• **Brief**
Your answer is the lines below, exactly, from the one that contains "ports, before layout" through the one that contains "arrival: 5770 ps", both included.

[Dataset entries]

=== Begin Enclosure ===

**src/hw/rtl/sdas_pkg.sv**
```systemverilog
// shared constants, types and table builders for the scaled decimal add/sub/mul block
// no dependencies; used by every module under hw/rtl

package sdas_pkg;

    // field widths
    localparam int COEFF_WIDTH = 64;
    localparam int EXP_WIDTH   = 8;

    // multiplier split into half-width partial products
    localparam int HALF_WIDTH = (COEFF_WIDTH + 1) / 2;
    localparam int MAG_WIDTH  = 2 * HALF_WIDTH;
    localparam int PROD_WIDTH = 2 * MAG_WIDTH;

    // coefficient range limits as magnitudes
    localparam logic [COEFF_WIDTH-1:0] COEFF_MAX     = {1'b0, {(COEFF_WIDTH-1){1'b1}}};
    localparam logic [COEFF_WIDTH-1:0] COEFF_MIN_MAG = {1'b1, {(COEFF_WIDTH-1){1'b0}}};

    // headroom for building powers of ten at elaboration
    localparam int WIDE_WIDTH = COEFF_WIDTH + 4;

    // largest n with 10^n still inside the positive coefficient range
    function automatic int calc_max_scale();
        logic [WIDE_WIDTH-1:0] p;
        int                    n;
        p = WIDE_WIDTH'(1);
        n = 0;
        for (int i = 0; i < COEFF_WIDTH; i++) begin
            if (WIDE_WIDTH'(p * 10) <= WIDE_WIDTH'(COEFF_MAX)) begin
                p = WIDE_WIDTH'(p * 10);
                n = n + 1;
            end
        end
        return n;
    endfunction

    localparam int MAX_SCALE   = calc_max_scale();
    localparam int SCALE_WIDTH = $clog2(MAX_SCALE + 1);
    localparam int DIST_WIDTH  = (EXP_WIDTH > SCALE_WIDTH) ? EXP_WIDTH : SCALE_WIDTH;

    // constant table of powers of ten, 10^0 .. 10^MAX_SCALE
    typedef logic [MAX_SCALE:0][COEFF_WIDTH-1:0] t_pow_table;

    function automatic t_pow_table calc_pow10();
        t_pow_table                t;
        logic [COEFF_WIDTH-1:0]    p;
        p = COEFF_WIDTH'(1);
        for (int i = 0; i <= MAX_SCALE; i++) begin
            t[i] = p;
            p    = COEFF_WIDTH'(p * 10);
        end
        return t;
    endfunction

    localparam t_pow_table POW10 = calc_pow10();

    // operation codes; code 3 is unused and reports overflow
    typedef enum logic [1:0] {
        OP_ADD = 2'd0,
        OP_SUB = 2'd1,
        OP_MUL = 2'd2
    } t_opcode;

    // operand data that rides alongside the multiplier
    typedef struct packed {
        logic [1:0]             op;
        logic                   fail;
        logic                   a_scaled;
        logic [COEFF_WIDTH-1:0] other;
        logic [EXP_WIDTH-1:0]   exp;
    } t_side;

    // decoded word handed to the multiplier
    typedef struct packed {
        t_side                  side;
        logic                   neg;
        logic [COEFF_WIDTH-1:0] mag_x;
        logic [COEFF_WIDTH-1:0] mag_y;
    } t_dec;

    // signed, range-checked product
    typedef struct packed {
        t_side                  side;
        logic                   ovf;
        logic [COEFF_WIDTH-1:0] value;
    } t_scaled;

    // unsigned magnitude of a two's complement coefficient
    function automatic logic [COEFF_WIDTH-1:0] magnitude(input logic [COEFF_WIDTH-1:0] c);
        return c[COEFF_WIDTH-1] ? (~c + COEFF_WIDTH'(1)) : c;
    endfunction

endpackage

```
**src/hw/rtl/sdas_addsub.sv**
```systemverilog
// final add or subtract (or product pass-through) with range check, error zeroing and the result register
// depends on sdas_pkg

module sdas_addsub (
    input  logic                             i_clk,
    input  logic                             i_rst_n,
    input  logic                             i_valid,
    input  sdas_pkg::t_scaled                i_scaled,
    output logic                             o_strobe,
    output logic [sdas_pkg::COEFF_WIDTH-1:0] o_coef,
    output logic [sdas_pkg::EXP_WIDTH-1:0]   o_exp,
    output logic                             o_ovf
);

    localparam int W = sdas_pkg::COEFF_WIDTH;
    localparam int E = sdas_pkg::EXP_WIDTH;

    logic         r_strobe;
    logic [W-1:0] r_coef;
    logic [E-1:0] r_exp;
    logic         r_ovf;

    logic [W-1:0] n_coef;
    logic [E-1:0] n_exp;
    logic         n_ovf;

    logic [W-1:0] x;
    logic [W-1:0] y;
    logic [W:0]   sum;
    logic [W:0]   dif;
    logic [W-1:0] res;
    logic         err;

    always_ff @(posedge i_clk) begin
        if (!i_rst_n) begin
            r_strobe <= 1'b0;
        end else begin
            r_strobe <= i_valid;
        end
    end

    always_ff @(posedge i_clk) begin
        r_coef <= n_coef;
        r_exp  <= n_exp;
        r_ovf  <= n_ovf;
    end

    // operands back in a-then-b order
    always_comb begin
        x   = i_scaled.side.a_scaled ? i_scaled.value : i_scaled.side.other;
        y   = i_scaled.side.a_scaled ? i_scaled.side.other : i_scaled.value;
        sum = {x[W-1], x} + {y[W-1], y};
        dif = {x[W-1], x} - {y[W-1], y};
    end

    // pick result per operation
    always_comb begin
        res = '0;
        err = 1'b0;
        case (i_scaled.side.op) inside
            sdas_pkg::OP_ADD: begin
                res = sum[W-1:0];
                err = sum[W] != sum[W-1];
            end
            sdas_pkg::OP_SUB: begin
                res = dif[W-1:0];
                err = dif[W] != dif[W-1];
            end
            sdas_pkg::OP_MUL: begin
                res = i_scaled.value;
            end
            default: begin
                err = 1'b1;
            end
        endcase
        n_ovf  = i_scaled.side.fail || i_scaled.ovf || err;
        n_coef = n_ovf ? '0 : res;
        n_exp  = n_ovf ? '0 : i_scaled.side.exp;
    end

    assign o_strobe = r_strobe;
    assign o_coef   = r_coef;
    assign o_exp    = r_exp;
    assign o_ovf    = r_ovf;

endmodule

```
**config.mk**
```make
export PLATFORM = sky130hd
export DESIGN_NAME = sdas_addsub
export DESIGN_NICKNAME = d
export VERILOG_FILES = /design/src/hw/rtl/sdas_pkg.sv /design/src/hw/rtl/sdas_addsub.sv
export SDC_FILE = /design/constraint.sdc
export NUM_CORES = 1
export LEC_CHECK = 0
export BUFFER_PORTS_ARGS = -buffer_cell sky130_fd_sc_hd__buf_2
export CAP_MARGIN = 10
export CORE_MARGIN = 2
export CORE_UTILIZATION = 30
export DETAILED_ROUTE_END_ITERATION = 8
export HOLD_SLACK_MARGIN = 0.05
export RECOVER_POWER = 50
export SYNTH_ARGS = -nofsm -noshare
export SYNTH_HDL_FRONTEND = slang
export SYNTH_SLANG_ARGS = --single-unit
```
**constraint.sdc**
```tcl
create_clock -name i_clk -period 5.86 [get_ports i_clk]
set_input_delay 1.172 -clock i_clk [delete_from_list [all_inputs] [get_ports i_clk]]
set_output_delay 1.172 -clock i_clk [all_outputs]
set_load 0.005 [all_outputs]
```
* Word-level counts from Yosys, hierarchy flattened
Cells that the tools add are included.
** Storage, ports and cells
- Word-level logic and storage cells :: 21
- Register bits :: 74
- Output and inout port bits :: 74
- Input bits :: 144
** Cells by class
- Equality and inequality tests :: 4
- $add $sub $neg :: 2
- Reductions and logical operators :: 3
- Mux-type cells :: 8
** Operator list (number)
- $mux 64 :: 5
- $add 64x64->65 :: 1
- $sub 64x64->65 :: 1
- $mux 1 :: 3
- $eq 2x1->1 const B :: 1
- $eq 2x2->1 const B :: 1
- $logic_not 2->1 :: 1
- $logic_or 1x1->1 :: 2
- $ne 1x1->1 :: 2

* Depth between registers and ports, before layout
- Word-level depth :: 6
- Gate-level depth with buffers :: 21
- Gate-level depth less buffers :: 17

* Worst setup path before layout
No wires, ideal clock.
- Path kind :: input to register
- From :: input port i_scaled[137] in the netlist's numbering
- To :: register r_coef[60], in the netlist o_coef[60]
- Arrival :: 5316 ps
- Slack :: 423 ps
- Library setup time :: 121 ps
- Stages on the path :: 19
- Required time :: 5739 ps
- Path buffers :: 4
- Cells stage by stage :: clkbuf_1 > clkbuf_1 > clkbuf_1 > mux2i_1 > inv_1 > ha_1 > nor2b_1 > o21a_1 > or4b_1 > nand4b_1 > a31oi_1 > o21ai_1 > o221ai_1 > a21o_1 > a211oi_1 > nor4b_2 > a31oi_4 > buf_4 > a21oi_1
** Between the ends
- Longest elaborated chain between the ends :: 6
- Elaborated cells on any way between the ends :: 11
- Classes of those cells :: add/sub (2); eq/ne (2); mux (6); reduce/logical (1)
** RTL lines
- start: declaration :: line sdas_addsub.sv:8 : input sdas_pkg::t_scaled i_scaled,
- $mux 64 (on tied branches) :: line sdas_addsub.sv:50, sdas_addsub.sv:51
- $sub 64x64->65 :: line sdas_addsub.sv:53 : dif = {x[W-1], x} - {y[W-1], y};
- $ne 1x1->1 :: line sdas_addsub.sv:67 : err = dif[W] != dif[W-1];
- $mux 1 (2 in a row) :: line sdas_addsub.sv:60 : case (i_scaled.side.op) inside
- $logic_or 1x1->1 :: line sdas_addsub.sv:76 : n_ovf = i_scaled.side.fail || i_scaled.ovf || err;
- end signal: assignment :: line sdas_addsub.sv:43 : r_coef <= n_coef;
- end: declaration :: line sdas_addsub.sv:19 : logic [W-1:0] r_coef;
Several ways; a longest one is shown, not always the timed one.
A chain may end at the register's enable or synchronous reset.

* Final worst setup path
- From :: input port i_scaled[137] in the netlist's numbering
- To :: register r_coef[57], in the netlist o_coef[57]
Same word-level chain as after synthesis.

==> key figures <==
Status
  • Status: completed

Critical path
  • Critical path required time: a little over 6000 ps
  • Critical path destination: o_coef[57]
  • Worst Setup Start Kind: primary input
  • Max FO, Critical Path: 34
  • Setup crit start: i_scaled[137]
  • Critical path arrival: 5770 ps
  • Worst path cell trace: buf_6 > buf_12 > mux2_2 > ha_1 > nor2b_1 > o21a_1 > o211ai_1 > a2111oi_0 > a211oi_1 > o221ai_1 > a31oi_2 > o41ai_1 > a21oi_1 > o31ai_1 > mux2i_1 > a31oi_1
  • CP max-delay cell: a2111oi_0
  • Largest stage delay on the critical path: 650 ps
  • Critical path class: in2reg
  • CP Capture Type: flop

Routing
  • First-pass detailed-route iteration total: 7
  • Vias per std cell: 5.62
  • Wire per inst: 19.5 um
  • Final routed DRC violation total: 0
  • Initial drt markers: 1240
  • Routed Antenna Nets: 0
  • Vias: 13500
  • Final WL: 46900 um

GRT
  • Initial antenna violation count: 4
  • First-pass GRT wire length: 72700 um
  • Tot GR Track Use: 22.1%
  • GR Overflow Total: 0
  • Number of global-route vias before repair: ~13000
  • Largest net degree at the start of global routing: 88

Power and ir drop
  • Leak Pwr: approximately 0.0063 uW
  • VDD IR max: between 100 and 150 uV
  • Power per cell area: 211 nW/um^2

Logic synthesis
  • Top-count cell post-synth: a21oi_1
  • Synth Area per Inst: 7.09 um^2
  • Synth cell types: 79
  • Top cell type's share of synthesized area: roughly an eighth
  • Async SR Flop Fraction: 0%
  • Syn Nets: 1966
  • Synth warn: 0
  • Synth area leaders: ha_1, dfxtp_1, a21oi_1
  • Synth Instances: 1693
  • Leading area contributor after synthesis: ha_1
  • Post-synth EDFFs: 0
  • Syn Std Cell Area: 12000 um^2
  • Seq cells post-synth: 74
  • Top FF cell, synth: dfxtp_1
  • Post-synth top cells: a21oi_1, nor2_1, inv_1
  • Sequential area share after synthesis: about 12%

Flow run
  • Max Cap Violations: 0

Clock tree
  • Num CTS Buffers: 9
  • Clock slew at reported path FFs: 60 ps
  • Root Driver: clkbuf_16
  • Post-CTS setup buffers: 0
  • Clock Path Buffers: 2
  • Post-cts sizing count: 0
  • CTS tree: done
  • H-tree levels: 3
  • Number of buffers inserted by hold repair at cts: 0
  • # clock sinks: 74

Floorplanning
  • Full die area: 41700 um^2
  • Num rows: 73
  • Top-level I/O count: about 220
  • Core footprint: 39600 um^2
  • Die Ht: 204 um
  • Chip width: roughly 200 um
  • Starting Density: 30.3%

Timing
  • Hold_ws: 1000 ps
  • Fmax: 0.182 GHz
  • Least-Margin Pin Slew: approximately 1100 ps
  • Final hold viol count: 0
  • # setup viols final: 0
  • RSZ-0062 raised after global routing: no
  • Tcrit/Tclk final: ~94%
  • Rel. slew slack: 28.8%
  • Setup TNS Final: 0 ps
  • Post-layout min period: ~5500 ps
  • Fin. max-slew vios: 0

Cells and area
  • Area Growth Syn to Fin: 17.5%
  • Core Util, Final: 35.6%
  • Layout cells sized above 1: 18.8%
  • Final nets: 2145
  • Layout Cells excl Fill: around 2400
  • Final Instance Area: 14100 um^2
  • Filler cells: 4363

Worst hold path
  • Worst Hold Class: in2reg

Place
  • Port Buffers: between 200 and 250
  • Post-DP HPWL: 37400 um
  • Placed cell count: between 2000 and 2500
  • Post-Place Cell Area: around 14000 um^2
  • Gpl congestion: 0.972
-- worst min path at each step --
| stage | start | cells past startpoint | slack [ps] | to |
|---|---|---|---|---|
| final | i_valid | 2 | 1000 | o_strobe |
| after global placement | i_valid | 2 | 1370 | o_strobe |
| after CTS | i_valid | 2 | 980 | o_strobe |
| after detailed placement | i_valid | 2 | 1380 | o_strobe |
| after floorplan | i_scaled[65] | 2 | 1280 | o_exp[0] |
| after global routing | i_scaled[68] | 3 | 990 | o_exp[3] |
-- layer usage --
metal / global-route usage, % / wire, um
met5: 0 / 0
met4: 9.65 / 1600
met3: 3.38 / 3220
met2: 34.9 / 20800
met1: 29.8 / 21200
-- final cells by class --
| cell class | instances | area [um^2] | area share, % |
|---|---|---|---|
| Clock inverter | 5 | 103 | 0.727 |
| Multi-Input combinational cell | 1365 | 9550 | 67.6 |
| Tap cell | 525 | 657 | 4.65 |
| Antenna cell | 3 | 7.51 | 0.0532 |
| Clock buffer | 10 | 239 | 1.69 |
| Sequential cell | 74 | 1480 | 10.5 |
| Inverter | 152 | 571 | 4.04 |
| Timing Repair Buffer | 270 | 1510 | 10.7 |
-- cells in the final DEF (no fill, tap or decap), drive strengths merged, types with 6 or more instances in the layout --
cell type,n
nand2,98
o21bai,34
o21a,10
or3,7
a211oi,23
a21oi,192
inv,151
nor3,41
and3,9
xnor2,52
o31ai,21
a22oi,29
nand3,36
o211ai,17
ha,127
a21boi,10
clkbuf,42
a41oi,6
a2111oi,6
nor2b,26
buf,238
nand4,24
a21o,24
mux2i,79
mux2,63
o311ai,6
a311o,6
o21ai,93
dfxtp,74
or2,8
a31oi,34
nor2,175
nand2b,9
nor4,29
-- worst max-delay path, delay by kind of cell --
family | cells | cell delay [ps]
compound gates | 10 | 2630
fa+ha+maj | 1 | 480
simple gates | 1 | 240
buf+inv | 2 | 580
mux | 2 | 610
-- registers in the layout (all words and copies together), names as in the netlist --
register / cells
o_strobe: 1
o_ovf: 1
o_exp: 8
o_coef: 64
-- cells by family (layout without fill, tap and decap cells) --
logic type,Yosys count,count (layout),synth area share (%)
flip-flops,74,74,12.3
AO/OA/AOI/OAI,560,560,30.3
XOR/XNOR,56,56,4.08
AND/OR/NAND/NOR,478,478,19.0
other,0,3,0
multiplexers,142,142,12.5
adder cells (fa/ha/maj),129,129,13.6
buffers and inverters,254,437,8.24
-- report_power, final --
part           leakage, uW  total, uW  switching [uW]  internal [uW]
Combinational      0.00555       1750            1090            662
Clock             0.000165        689             265            424
Sequential        0.000601        541            9.62            531
-- metrics by stage --
stage / total power (uW) / setup WS (ps)
3_5_place_dp: 2270 / 23.3
5_1_grt: 3180 / 39.9
4_1_cts: 2980 / 399
2_1_floorplan: 1730 / 423
6_report: 2980 / 353
3_3_place_gp: 2260 / 15.8
No activity file was read; power rests on OpenSTA's default activity.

=== End Enclosure ===

• **Completed exercise**
* Depth between registers and ports, before layout
- Word-level depth :: 6
- Gate-level depth with buffers :: 21
- Gate-level depth less buffers :: 17

* Worst setup path before layout
No wires, ideal clock.
- Path kind :: input to register
- From :: input port i_scaled[137] in the netlist's numbering
- To :: register r_coef[60], in the netlist o_coef[60]
- Arrival :: 5316 ps
- Slack :: 423 ps
- Library setup time :: 121 ps
- Stages on the path :: 19
- Required time :: 5739 ps
- Path buffers :: 4
- Cells stage by stage :: clkbuf_1 > clkbuf_1 > clkbuf_1 > mux2i_1 > inv_1 > ha_1 > nor2b_1 > o21a_1 > or4b_1 > nand4b_1 > a31oi_1 > o21ai_1 > o221ai_1 > a21o_1 > a211oi_1 > nor4b_2 > a31oi_4 > buf_4 > a21oi_1
** Between the ends
- Longest elaborated chain between the ends :: 6
- Elaborated cells on any way between the ends :: 11
- Classes of those cells :: add/sub (2); eq/ne (2); mux (6); reduce/logical (1)
** RTL lines
- start: declaration :: line sdas_addsub.sv:8 : input sdas_pkg::t_scaled i_scaled,
- $mux 64 (on tied branches) :: line sdas_addsub.sv:50, sdas_addsub.sv:51
- $sub 64x64->65 :: line sdas_addsub.sv:53 : dif = {x[W-1], x} - {y[W-1], y};
- $ne 1x1->1 :: line sdas_addsub.sv:67 : err = dif[W] != dif[W-1];
- $mux 1 (2 in a row) :: line sdas_addsub.sv:60 : case (i_scaled.side.op) inside
- $logic_or 1x1->1 :: line sdas_addsub.sv:76 : n_ovf = i_scaled.side.fail || i_scaled.ovf || err;
- end signal: assignment :: line sdas_addsub.sv:43 : r_coef <= n_coef;
- end: declaration :: line sdas_addsub.sv:19 : logic [W-1:0] r_coef;
Several ways; a longest one is shown, not always the timed one.
A chain may end at the register's enable or synchronous reset.

* Final worst setup path
- From :: input port i_scaled[137] in the netlist's numbering
- To :: register r_coef[57], in the netlist o_coef[57]
Same word-level chain as after synthesis.

==> key figures <==
Status
  • Status: completed

Critical path
  • Critical path required time: a little over 6000 ps
  • Critical path destination: o_coef[57]
  • Worst Setup Start Kind: primary input
  • Max FO, Critical Path: 34
  • Setup crit start: i_scaled[137]
  • Critical path arrival: 5770 ps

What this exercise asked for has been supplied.